Mom’s Hot Buttered Rum

Over the years I have enjoyed many different versions of this traditional winter drink, but Mom’s Hot Buttered Rum is still my favorite. I remember having my first small and very weak taste of this drink when I was seven or eight years old. We moved into the country shortly after my seventh birthday, and I remember sitting in front of the wood and coal heating stove in the living room of that small house feeling very grown up as I shared a holiday cup with Mom and Dad.

Mom stored a pint bottle of brandy in a kitchen cabinet that she used to make hot toddies for anyone with a bad cold in the winter. For us kids, her recipe was a tablespoon of brandy, two tablespoons of lemon juice, two tablespoons of sugar, a cup of boiling water and a dash or two of nutmeg. After we had finished our medicine, she would rub our chests with Vicks VapoRub, help us into warm pajamas and send us to bed. As I recall, her cure worked pretty well.

Her recipe for hot buttered rum was even simpler than the one for her toddies. She bought a pint of rum for it before Christmas every year. I make it today with unsalted butter, but Mom used regular salted butter, and it tastes good with either kind. Here is how to make an eight ounce cup of that wonderfully warming holiday drink.


1 cup hot water

1 1/2 oz. (1 jigger) rum

1 T unsalted butter

1 T brown sugar

Dash of cinnamon

Dash of nutmeg


Make sure that the butter is at room temperature.

Bring two cups of water to boiling and fill a cup with hot water. When the cup is hot to the touch, empty out the water and put the butter, brown sugar and rum into the cup. Add enough hot water to fill the the cup and stir until the butter is melted and the sugar is dissolved. Top with dashes of cinnamon and nutmeg. Stir and enjoy.

NOTES: Feel free to experiment with the quantities of butter and sugar, but my advice is not to increase the amount of rum. These warmers are treacherous.

Summer Cooler

You don’t know how good buttermilk tastes until you have climbed a mile up a mountainside on a hot day. Despite our lack of hiking shoes, a friend and I had decided to see what Bad Reichenhall, Germany, looked like from Austria. It was 1965 and we were studying conversational German in that small German city. We crossed a footbridge over the creek that marked the border and started up the mountain.
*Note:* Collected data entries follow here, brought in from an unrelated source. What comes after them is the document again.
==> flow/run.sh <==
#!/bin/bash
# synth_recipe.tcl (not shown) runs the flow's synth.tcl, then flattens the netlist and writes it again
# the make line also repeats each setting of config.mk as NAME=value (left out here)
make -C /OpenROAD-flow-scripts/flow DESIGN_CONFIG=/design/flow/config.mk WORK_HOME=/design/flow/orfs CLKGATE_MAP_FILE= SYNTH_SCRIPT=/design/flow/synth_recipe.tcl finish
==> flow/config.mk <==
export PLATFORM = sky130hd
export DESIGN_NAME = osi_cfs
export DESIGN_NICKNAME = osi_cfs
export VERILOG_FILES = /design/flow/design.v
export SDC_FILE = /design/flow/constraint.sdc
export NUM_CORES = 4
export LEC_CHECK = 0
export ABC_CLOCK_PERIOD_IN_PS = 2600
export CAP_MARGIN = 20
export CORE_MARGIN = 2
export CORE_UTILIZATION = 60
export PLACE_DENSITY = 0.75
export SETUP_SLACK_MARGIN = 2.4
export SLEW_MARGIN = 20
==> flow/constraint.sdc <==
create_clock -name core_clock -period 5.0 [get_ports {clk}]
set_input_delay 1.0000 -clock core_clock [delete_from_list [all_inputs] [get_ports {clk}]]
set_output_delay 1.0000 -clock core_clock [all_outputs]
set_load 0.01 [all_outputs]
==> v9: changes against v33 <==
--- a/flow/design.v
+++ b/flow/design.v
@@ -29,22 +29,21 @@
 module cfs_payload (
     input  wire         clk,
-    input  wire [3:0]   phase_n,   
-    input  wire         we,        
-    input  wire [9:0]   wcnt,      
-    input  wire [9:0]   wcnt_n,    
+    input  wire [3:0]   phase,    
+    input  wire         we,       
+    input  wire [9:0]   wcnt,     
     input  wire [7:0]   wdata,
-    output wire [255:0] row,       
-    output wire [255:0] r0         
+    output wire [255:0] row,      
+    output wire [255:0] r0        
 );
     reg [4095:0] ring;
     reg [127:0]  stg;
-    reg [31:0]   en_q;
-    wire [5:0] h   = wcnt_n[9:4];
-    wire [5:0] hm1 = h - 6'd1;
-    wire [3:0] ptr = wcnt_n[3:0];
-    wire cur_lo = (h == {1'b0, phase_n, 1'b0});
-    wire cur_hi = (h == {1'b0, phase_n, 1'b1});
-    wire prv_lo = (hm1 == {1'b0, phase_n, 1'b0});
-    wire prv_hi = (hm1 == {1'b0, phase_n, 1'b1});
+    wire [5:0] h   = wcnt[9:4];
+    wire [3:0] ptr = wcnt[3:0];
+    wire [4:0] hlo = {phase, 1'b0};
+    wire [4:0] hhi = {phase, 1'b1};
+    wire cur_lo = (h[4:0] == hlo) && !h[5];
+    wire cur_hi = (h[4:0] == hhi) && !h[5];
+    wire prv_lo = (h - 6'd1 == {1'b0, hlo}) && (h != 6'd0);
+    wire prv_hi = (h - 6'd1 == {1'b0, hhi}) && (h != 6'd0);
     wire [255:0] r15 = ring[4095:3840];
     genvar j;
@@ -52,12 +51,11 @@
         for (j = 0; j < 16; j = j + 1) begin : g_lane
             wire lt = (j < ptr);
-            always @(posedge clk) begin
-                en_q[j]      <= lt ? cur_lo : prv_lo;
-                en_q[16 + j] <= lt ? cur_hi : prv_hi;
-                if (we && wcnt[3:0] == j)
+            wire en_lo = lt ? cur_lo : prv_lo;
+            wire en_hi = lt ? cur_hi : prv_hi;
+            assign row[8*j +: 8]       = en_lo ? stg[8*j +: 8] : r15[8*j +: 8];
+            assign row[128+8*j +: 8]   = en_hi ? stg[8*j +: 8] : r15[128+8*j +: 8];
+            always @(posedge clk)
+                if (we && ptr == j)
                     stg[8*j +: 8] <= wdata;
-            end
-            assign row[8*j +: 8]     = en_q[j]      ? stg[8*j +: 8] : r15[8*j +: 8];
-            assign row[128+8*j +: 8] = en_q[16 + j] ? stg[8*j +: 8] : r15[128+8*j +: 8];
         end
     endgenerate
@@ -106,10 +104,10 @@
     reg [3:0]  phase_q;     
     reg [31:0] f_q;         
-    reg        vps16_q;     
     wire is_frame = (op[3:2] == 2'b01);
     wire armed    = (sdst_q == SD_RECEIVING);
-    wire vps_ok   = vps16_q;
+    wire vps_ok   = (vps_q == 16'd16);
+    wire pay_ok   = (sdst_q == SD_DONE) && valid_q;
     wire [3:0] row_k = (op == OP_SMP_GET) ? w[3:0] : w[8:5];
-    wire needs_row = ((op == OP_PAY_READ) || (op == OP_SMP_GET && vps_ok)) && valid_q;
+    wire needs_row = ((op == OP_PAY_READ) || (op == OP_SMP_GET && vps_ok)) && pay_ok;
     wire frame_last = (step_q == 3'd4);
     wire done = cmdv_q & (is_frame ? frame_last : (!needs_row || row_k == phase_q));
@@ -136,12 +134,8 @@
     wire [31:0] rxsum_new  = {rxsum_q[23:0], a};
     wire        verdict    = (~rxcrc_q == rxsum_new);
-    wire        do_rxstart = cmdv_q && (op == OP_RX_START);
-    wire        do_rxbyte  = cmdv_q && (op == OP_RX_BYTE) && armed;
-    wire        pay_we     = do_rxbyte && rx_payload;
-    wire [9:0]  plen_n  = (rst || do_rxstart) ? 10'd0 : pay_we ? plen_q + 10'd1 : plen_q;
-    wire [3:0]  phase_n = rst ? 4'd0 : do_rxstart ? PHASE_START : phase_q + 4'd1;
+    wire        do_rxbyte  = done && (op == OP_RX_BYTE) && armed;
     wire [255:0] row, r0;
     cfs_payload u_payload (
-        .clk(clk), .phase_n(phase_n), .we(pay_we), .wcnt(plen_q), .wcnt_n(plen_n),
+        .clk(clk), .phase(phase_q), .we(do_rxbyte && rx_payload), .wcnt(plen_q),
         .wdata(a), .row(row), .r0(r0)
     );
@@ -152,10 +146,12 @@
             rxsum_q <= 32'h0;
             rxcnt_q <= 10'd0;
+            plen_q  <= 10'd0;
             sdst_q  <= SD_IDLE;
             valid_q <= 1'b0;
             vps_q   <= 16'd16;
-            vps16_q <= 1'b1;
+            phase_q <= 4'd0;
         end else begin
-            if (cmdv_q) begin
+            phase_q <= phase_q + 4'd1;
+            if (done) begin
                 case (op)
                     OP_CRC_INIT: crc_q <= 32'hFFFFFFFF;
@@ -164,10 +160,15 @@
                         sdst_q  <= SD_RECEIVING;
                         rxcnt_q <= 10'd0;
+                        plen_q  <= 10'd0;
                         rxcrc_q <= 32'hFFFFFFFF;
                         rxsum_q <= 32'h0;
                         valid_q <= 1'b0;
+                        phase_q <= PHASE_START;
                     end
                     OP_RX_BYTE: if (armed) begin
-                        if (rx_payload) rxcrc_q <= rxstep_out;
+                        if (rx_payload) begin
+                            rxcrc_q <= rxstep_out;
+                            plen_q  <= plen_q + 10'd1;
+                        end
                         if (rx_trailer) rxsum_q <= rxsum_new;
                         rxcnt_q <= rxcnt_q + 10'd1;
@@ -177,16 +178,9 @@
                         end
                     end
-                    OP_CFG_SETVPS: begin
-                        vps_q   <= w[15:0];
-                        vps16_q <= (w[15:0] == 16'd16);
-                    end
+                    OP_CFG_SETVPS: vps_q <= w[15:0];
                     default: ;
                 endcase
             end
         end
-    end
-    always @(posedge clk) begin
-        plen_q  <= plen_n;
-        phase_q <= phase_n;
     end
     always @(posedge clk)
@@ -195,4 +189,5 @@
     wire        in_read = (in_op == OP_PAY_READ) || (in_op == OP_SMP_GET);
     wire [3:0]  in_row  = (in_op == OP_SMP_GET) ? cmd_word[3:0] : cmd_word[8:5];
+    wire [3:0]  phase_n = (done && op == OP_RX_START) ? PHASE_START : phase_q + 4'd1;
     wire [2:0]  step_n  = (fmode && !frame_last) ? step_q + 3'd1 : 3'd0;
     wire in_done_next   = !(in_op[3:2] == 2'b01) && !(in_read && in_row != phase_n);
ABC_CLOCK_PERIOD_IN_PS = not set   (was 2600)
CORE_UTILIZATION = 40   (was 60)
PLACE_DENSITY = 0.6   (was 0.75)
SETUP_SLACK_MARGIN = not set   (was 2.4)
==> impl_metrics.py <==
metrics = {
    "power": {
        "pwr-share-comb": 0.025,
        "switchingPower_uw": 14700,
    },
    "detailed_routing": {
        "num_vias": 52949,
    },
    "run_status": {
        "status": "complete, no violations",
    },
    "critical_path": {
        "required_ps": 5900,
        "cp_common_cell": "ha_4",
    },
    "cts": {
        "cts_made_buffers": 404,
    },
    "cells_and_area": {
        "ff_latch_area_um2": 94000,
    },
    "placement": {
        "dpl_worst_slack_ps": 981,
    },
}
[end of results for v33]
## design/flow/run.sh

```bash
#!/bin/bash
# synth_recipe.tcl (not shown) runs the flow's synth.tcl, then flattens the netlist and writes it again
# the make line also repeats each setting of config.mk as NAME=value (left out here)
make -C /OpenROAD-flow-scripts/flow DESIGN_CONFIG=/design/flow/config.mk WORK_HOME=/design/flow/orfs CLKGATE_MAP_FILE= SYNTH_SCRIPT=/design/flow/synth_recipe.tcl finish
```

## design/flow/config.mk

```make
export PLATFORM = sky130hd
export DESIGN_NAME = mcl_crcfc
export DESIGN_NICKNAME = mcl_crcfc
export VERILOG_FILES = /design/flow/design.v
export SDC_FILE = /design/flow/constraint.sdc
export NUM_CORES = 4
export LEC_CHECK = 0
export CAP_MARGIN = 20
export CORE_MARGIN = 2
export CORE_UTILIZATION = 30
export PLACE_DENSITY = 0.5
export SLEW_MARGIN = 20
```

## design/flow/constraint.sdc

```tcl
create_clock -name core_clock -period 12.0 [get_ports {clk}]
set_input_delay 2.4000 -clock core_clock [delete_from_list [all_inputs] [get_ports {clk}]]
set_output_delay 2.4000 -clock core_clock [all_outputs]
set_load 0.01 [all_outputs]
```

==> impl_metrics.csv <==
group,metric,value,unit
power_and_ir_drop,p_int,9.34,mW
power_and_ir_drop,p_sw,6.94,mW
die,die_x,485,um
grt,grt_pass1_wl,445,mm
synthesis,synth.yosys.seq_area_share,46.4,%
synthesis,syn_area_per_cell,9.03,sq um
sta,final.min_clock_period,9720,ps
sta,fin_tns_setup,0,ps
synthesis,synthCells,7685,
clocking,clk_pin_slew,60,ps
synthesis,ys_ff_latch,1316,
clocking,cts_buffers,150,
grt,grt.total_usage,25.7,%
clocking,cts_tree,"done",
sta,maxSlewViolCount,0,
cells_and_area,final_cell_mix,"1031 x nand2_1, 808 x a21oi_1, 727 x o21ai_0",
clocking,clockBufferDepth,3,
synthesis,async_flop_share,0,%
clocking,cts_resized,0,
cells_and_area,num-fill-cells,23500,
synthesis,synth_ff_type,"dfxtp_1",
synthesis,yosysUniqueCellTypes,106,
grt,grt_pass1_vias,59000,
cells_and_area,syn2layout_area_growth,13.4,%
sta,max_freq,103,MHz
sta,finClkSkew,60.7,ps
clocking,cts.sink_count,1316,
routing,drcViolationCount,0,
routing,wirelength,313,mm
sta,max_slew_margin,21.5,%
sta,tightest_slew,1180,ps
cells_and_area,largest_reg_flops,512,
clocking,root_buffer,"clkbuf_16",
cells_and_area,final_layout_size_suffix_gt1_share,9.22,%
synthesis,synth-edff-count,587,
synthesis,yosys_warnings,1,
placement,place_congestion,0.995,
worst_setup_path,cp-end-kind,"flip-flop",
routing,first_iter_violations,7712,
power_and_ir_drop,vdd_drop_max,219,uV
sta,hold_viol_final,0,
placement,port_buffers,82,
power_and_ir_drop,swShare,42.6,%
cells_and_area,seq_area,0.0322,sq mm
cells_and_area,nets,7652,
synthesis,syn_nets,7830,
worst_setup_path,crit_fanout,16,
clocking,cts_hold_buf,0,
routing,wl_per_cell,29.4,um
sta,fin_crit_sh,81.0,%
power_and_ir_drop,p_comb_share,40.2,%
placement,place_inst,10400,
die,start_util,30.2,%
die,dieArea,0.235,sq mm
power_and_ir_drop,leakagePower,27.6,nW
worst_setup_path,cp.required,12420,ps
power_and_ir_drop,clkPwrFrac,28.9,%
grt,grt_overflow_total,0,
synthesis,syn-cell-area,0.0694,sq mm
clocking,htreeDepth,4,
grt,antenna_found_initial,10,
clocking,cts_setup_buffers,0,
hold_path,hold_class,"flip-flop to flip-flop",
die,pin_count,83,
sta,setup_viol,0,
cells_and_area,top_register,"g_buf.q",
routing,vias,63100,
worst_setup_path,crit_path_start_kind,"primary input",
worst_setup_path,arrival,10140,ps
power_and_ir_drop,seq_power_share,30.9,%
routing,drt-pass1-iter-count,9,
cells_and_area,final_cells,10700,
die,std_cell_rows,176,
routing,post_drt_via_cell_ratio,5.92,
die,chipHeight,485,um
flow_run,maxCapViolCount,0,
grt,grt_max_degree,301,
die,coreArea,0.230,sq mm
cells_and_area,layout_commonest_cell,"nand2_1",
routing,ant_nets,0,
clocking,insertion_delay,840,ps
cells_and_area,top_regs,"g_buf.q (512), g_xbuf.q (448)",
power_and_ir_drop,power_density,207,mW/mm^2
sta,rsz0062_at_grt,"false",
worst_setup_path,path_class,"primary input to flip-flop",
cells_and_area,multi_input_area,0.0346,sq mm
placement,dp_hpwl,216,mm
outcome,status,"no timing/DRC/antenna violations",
Background: an optimization exercise with open tools, aiming at small area, a short achievable clock period and few clock cycles. Do not read the settings as production practice. Where RTL was checked, it was by simulation tests only, not by an equivalence proof against the original. No activity file was given, so power comes from the tool's default toggle rates.

== v22 ==
Design xbee_core, start of the top module:
module xbee_core (
    input  wire         clk,
    input  wire         rst,
    input  wire         transport_ok,
    input  wire         ctl_valid,
    input  wire [1:0]   ctl_op,
    input  wire         rx_valid,
    input  wire [7:0]   rx_data,
    output wire         rx_ready,
    output wire         tx_valid,
    output wire [7:0]   tx_data,
    input  wire         tx_ready,
    input  wire         cmd_valid,
    input  wire [127:0] cmd_hdr,
    output wire         cmd_ready,
    input  wire         cmd_dvalid,
    input  wire [7:0]   cmd_data,
    output wire         cmd_dready,
    output wire         resp_valid,
    output wire [35:0]  resp,
    input  wire         resp_ready,
    output wire         evt_valid,
    output wire [209:0] evt_hdr,
    input  wire         evt_ready,
    output wire         evt_dvalid,
    output wire [7:0]   evt_data,
    input  wire         evt_dready,
    output wire [31:0]  status
);
    localparam REG_CAP = 16;
    reg run;
    always @(posedge clk) begin
        if (rst)
            run <= 1'b0;
        else if (ctl_valid && ctl_op == 2'd1 && transport_ok)
            run <= 1'b1;
        else if (ctl_valid && ctl_op == 2'd2)
            run <= 1'b0;
    end
    wire [6:0]           rt_v;
    wire [55:0]          rt_hid;
    wire [7:0]           reg_count;
    wire                 errh_valid;
    wire [7:0]           errh_hid;
    wire [7:0]           fid;
    wire                 tx_push;
    wire [7:0]           tx_byte;
    wire                 txq_full;
    wire                 txq_full_nx;
    wire                 txq_empty;
    xbee_cmd #(.REG_CAP(REG_CAP)) u_cmd (
        .clk        (clk),
        .rst        (rst),
        .cmd_valid  (cmd_valid),
        .cmd_hdr    (cmd_hdr),
        .cmd_ready  (cmd_ready),
        .cmd_dvalid (cmd_dvalid),
        .cmd_data   (cmd_data),
        .cmd_dready (cmd_dready),
        .resp_valid (resp_valid),
        .resp       (resp),
        .resp_ready (resp_ready),
        .tx_push    (tx_push),
        .tx_byte    (tx_byte),
        .tx_full    (txq_full),
        .tx_full_nx (txq_full_nx),
        .rt_v       (rt_v),
        .rt_hid     (rt_hid),
  ...
Size in the first run: ~1400 flip-flops, ~460 I/O pins.
export LEC_CHECK = 0
export CAP_MARGIN = 20
export CORE_MARGIN = 2
export CORE_UTILIZATION = 45
export CTS_BUF_LIST = sky130_fd_sc_hd__clkbuf_16
export CTS_CLUSTER_DIAMETER = 80
export CTS_CLUSTER_SIZE = 22
export PLACE_DENSITY = 0.65
export SETUP_SLACK_MARGIN = 4.6
export SLEW_MARGIN = 20
create_clock -name core_clock -period 8.0 [get_ports {clk}]
standard.sh (not shown) runs the stock make flow with config.mk's settings and CLKGATE_MAP_FILE= SYNTH_SCRIPT=/design/flow/synth_recipe.tcl, a recipe that flattens the netlist after the stock synthesis.
==> flow/flow/run.sh <==
#!/bin/bash
# The standard layout (standard.sh), with plain buf_1 cells as the
# input and output port buffers instead of the flow's default pick.
set -euo pipefail
export BUFFER_PORTS_ARGS="-buffer_cell sky130_fd_sc_hd__buf_1"
bash standard.sh > standard_make.log 2>&1
Testbench counts of v22, summed over its fixed seeds: cycles 21,071.
This design comes from an exercise in tuning for small area, a short achievable clock period and few clock cycles per item on the open sky130 flow, not from production work. In this exercise RTL edits were held to simulation tests only and were not proved equivalent to the original.

## try-garnet
==> flow/design.v (excerpt) <==
module cvdsp_noise (
    input  wire        clk,
    input  wire        rst,           
    input  wire        start,
    input  wire [1:0]  op,
    input  wire        clk_flag,      
    input  wire        hold_flag,     
    input  wire [2:0]  scale_sel,     
    input  wire [31:0] now,           
    input  wire [7:0]  pot_a,         
    input  wire [7:0]  pot_b,         
    input  wire [7:0]  pot3,          
    input  wire [15:0] raw_a,         
    input  wire [15:0] raw_b,         
    input  wire [31:0] arg,           
    input  wire [31:0] cfg_tmin,      
    input  wire [31:0] cfg_tmax,      
    input  wire [15:0] cfg_ext_thresh,  
    input  wire [31:0] cfg_pulse_us,  
    output wire        done,
    output wire  [13:0] quant_mv,      
    output wire         pulse,         
    output wire  [1:0]  fired,         
    output wire  [31:0] seed,          
    output wire  [13:0] cur_a,         
    output wire  [13:0] cur_b,         
    output wire  [31:0] last_a,        
    output wire  [31:0] last_b,        
    output wire  [2:0]  scale,         
    output wire         armed,         
    output wire  [31:0] pulse_until    
);
    localparam [1:0] OP_TICK  = 2'd0;
    localparam [1:0] OP_DRAW  = 2'd1;
    localparam [1:0] OP_QUANT = 2'd2;
    localparam [1:0] OP_SEED  = 2'd3;
    function [15:0] cube_lut;
        input [7:0] i;
        begin
            case (i)
            8'd0: cube_lut = 16'd0;
            8'd1: cube_lut = 16'd0;
            8'd2: cube_lut = 16'd0;
            8'd3: cube_lut = 16'd0;
            8'd4: cube_lut = 16'd0;
            8'd5: cube_lut = 16'd0;
            8'd6: cube_lut = 16'd0;
            8'd7: cube_lut = 16'd0;
            8'd8: cube_lut = 16'd1;
            8'd9: cube_lut = 16'd1;
            8'd10: cube_lut = 16'd1;
            8'd11: cube_lut = 16'd2;
            8'd12: cube_lut = 16'd3;
  ...
==> flow/config.mk <==
export PLATFORM = sky130hd
export DESIGN_NAME = cvdsp_noise
export DESIGN_NICKNAME = cvdsp_noise
export VERILOG_FILES = /design/flow/design.v
export SDC_FILE = /design/flow/constraint.sdc
export NUM_CORES = 4
export LEC_CHECK = 0
export ABC_AREA = 1
export CAP_MARGIN = 20
export CORE_MARGIN = 2
export CORE_UTILIZATION = 40
export PLACE_DENSITY = 0.6
export SLEW_MARGIN = 20
==> flow/constraint.sdc <==
create_clock -name core_clock -period 22.0 [get_ports {clk}]
set_input_delay 4.4000 -clock core_clock [delete_from_list [all_inputs] [get_ports {clk}]]
set_output_delay 4.4000 -clock core_clock [all_outputs]
set_load 0.01 [all_outputs]
standard.sh (not shown) runs the stock make flow with config.mk's settings and CLKGATE_MAP_FILE= SYNTH_SCRIPT=/design/flow/synth_recipe.tcl, a recipe that flattens the netlist after the stock synthesis.
==> flow/flow/run.sh <==
#!/bin/bash
# The standard layout, with the port buffers that buffer_ports inserts
# made plain buffers (sky130_fd_sc_hd__buf_2) instead of its default choice.
# The make output goes to layout.log here; ORFS's per-step logs stay under orfs/logs.
set -euo pipefail
export BUFFER_PORTS_ARGS="-buffer_cell sky130_fd_sc_hd__buf_2"
bash standard.sh > layout.log 2>&1
try-garnet: flow completed, timing, DRC and antenna clean
Testbench counts of try-garnet, summed over its fixed seeds: cycles 12,000, commands 12,000.
What try-cedar does differently from try-garnet at the input level:
==> flow/flow/run.sh <==
#!/bin/bash
# The standard layout, with plain buffers (sky130_fd_sc_hd__buf_2) on the
# ports instead of buffer_ports's default choice, and timing repair asked for
# 8 ns of setup slack at the design's clock period.
# The make output goes to layout.log here; ORFS's per-step logs stay under orfs/logs.
set -euo pipefail
export BUFFER_PORTS_ARGS="-buffer_cell sky130_fd_sc_hd__buf_2"
export SETUP_SLACK_MARGIN=8
bash standard.sh > layout.log 2>&1
[summary]
Between try-cedar and try-garnet, the worst hold path cell count does not differ in any meaningful way.
Taking try-garnet as the reference, in try-cedar count of non-CTS buffers in the layout increased by 18 relative to the old numbers, footprint of the flip-flops and latches held, final critical path time including I/O delays and setup down 1.30 ns, fraction of area in multi-input gates shows no meaningful change.
Area of the multi-input gates delta (try-garnet -> try-cedar): insignificant
Input-level comparison between try-tundra and try-cedar:
==> flow/run.sh (new file) <==
#!/bin/bash
# synth_recipe.tcl (not shown) runs the flow's synth.tcl, then flattens the netlist and writes it again
# the make line also repeats each setting of config.mk as NAME=value (left out here)
make -C /OpenROAD-flow-scripts/flow DESIGN_CONFIG=/design/flow/config.mk WORK_HOME=/design/flow/orfs CLKGATE_MAP_FILE= SYNTH_SCRIPT=/design/flow/synth_recipe.tcl finish
removed: flow/flow/run.sh
removed: flow/standard.sh
## What came out
try-tundra completed; timing, DRC and antenna clean. Clock buffer count from CTS in try-tundra is about 10% higher than in try-cedar. Of the two candidates, try-cedar has the better fmax and try-tundra the worse one. The fraction of standard cell area in multi-input logic reported for try-tundra is smaller than that of try-cedar by 1.6 points. Going from try-cedar to try-tundra, arrival time of the worst setup path shows a reduction of 3.36 ns, final weighted congestion in routability-driven placement shows an increase of about 0.6%.

what the ideal ports hide:
Ports are ideal in the flow. The routed layouts listed here were re-timed in OpenROAD.
Step 1, drivers: a clkbuf_16 drives clk and a buf_2 each remaining input, both assumed.
Step 2 also shifts input and output timing later by t, the mid clock arrival at the registers, as if the neighbouring blocks saw the same clock.
Three values: ideal, step 1, step 2; two values: the first two.
run | t (ns) | setup WS [ns] | slew at the worst register clock pin (ns) | worst data-port slew with drivers (ns)
try-garnet | 0.742 | 7.073 / 6.996 / 7.368 | 0.07 / 0.07 | 0.21
try-cedar | 0.746 | 8.376 / 8.433 / 7.688 | 0.07 / 0.07 | 0.21
try-tundra | 0.695 | 6.789 / 6.704 / 6.883 | 0.07 / 0.07 | 0.19
After both steps setup and hold are still met in every run listed. For try-cedar, which loses most, drivers alone change the setup slack by +0.057 ns; drivers and shift together by -0.688 ns.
It was an easy walk through open space on the edge of town. There were no signs, fences or guards, but once we had walked over the footbridge, we felt like world travelers. To be honest, Austria was pretty much like Germany, but it was the fourth country I had set foot in, the first three being the USA, Canada and Germany.

While there were no guards, there was someone watching us from a spot several hundred feet above us near a small building in the pasture. We began wondering if it was really wise to walk in someone else’s pasture without permission and briefly considered making a run for it back to the safety of the city. But we were young and confident that we could talk our way through any problem.

Though we were perhaps a bit too confident in our conversational German, we did manage to explain to the old lady overseeing her cows that we were American students at the Goethe Institute who just wanted to enjoy the view of the city from her beautiful pasture. She smiled and told us that we were welcome.

She could see that we were hot and thirsty and asked us if we would like “ein Becher Buttermilch” (a cup of buttermilk). We both said we would. She stood up from the bench she was sitting on, wiped her hands on her apron and went into the shed which we recognized as a spring house. A minute later she came out with two stoneware mugs that must have held a pint each.

How generous of her, we thought, until she said, “Funfzig Pfennig jedes” (fifty cents each). We would have paid more. The buttermilk was cold and delicious, with little bits of butter floating in it. It was so good, in fact, that we made the climb twice more over the next month and had a chance to learn a little about her. Among other things, we learned that she sold her buttermilk to lots of hikers and her butter to a shopkeeper in Salzburg.

Today much of the pasture is covered with a housing development, and hikers who want a glass of buttermilk need to find a different lady on a mountainside.

There are, of course, a few people who say that they don’t like buttermilk. Here is a way to overcome that prejudice. A student from Texas introduced Jerri to this recipe when she was a house fellow in Slichter Hall at the University of Wisconsin. It sounds odd, but it is delicious and refreshing. Here’s what you do.




Put two scoops of sherbet in a tall glass. Add ice cold buttermilk. Stir gently with an iced tea spoon. Enjoy like a root beer float with less sugar.

NOTES: Orange and raspberry sherbets are our favorites, but you can use any flavor you like. As an option, serve a scoop of sherbet covered with three or four tablespoons of buttermilk for a light dessert.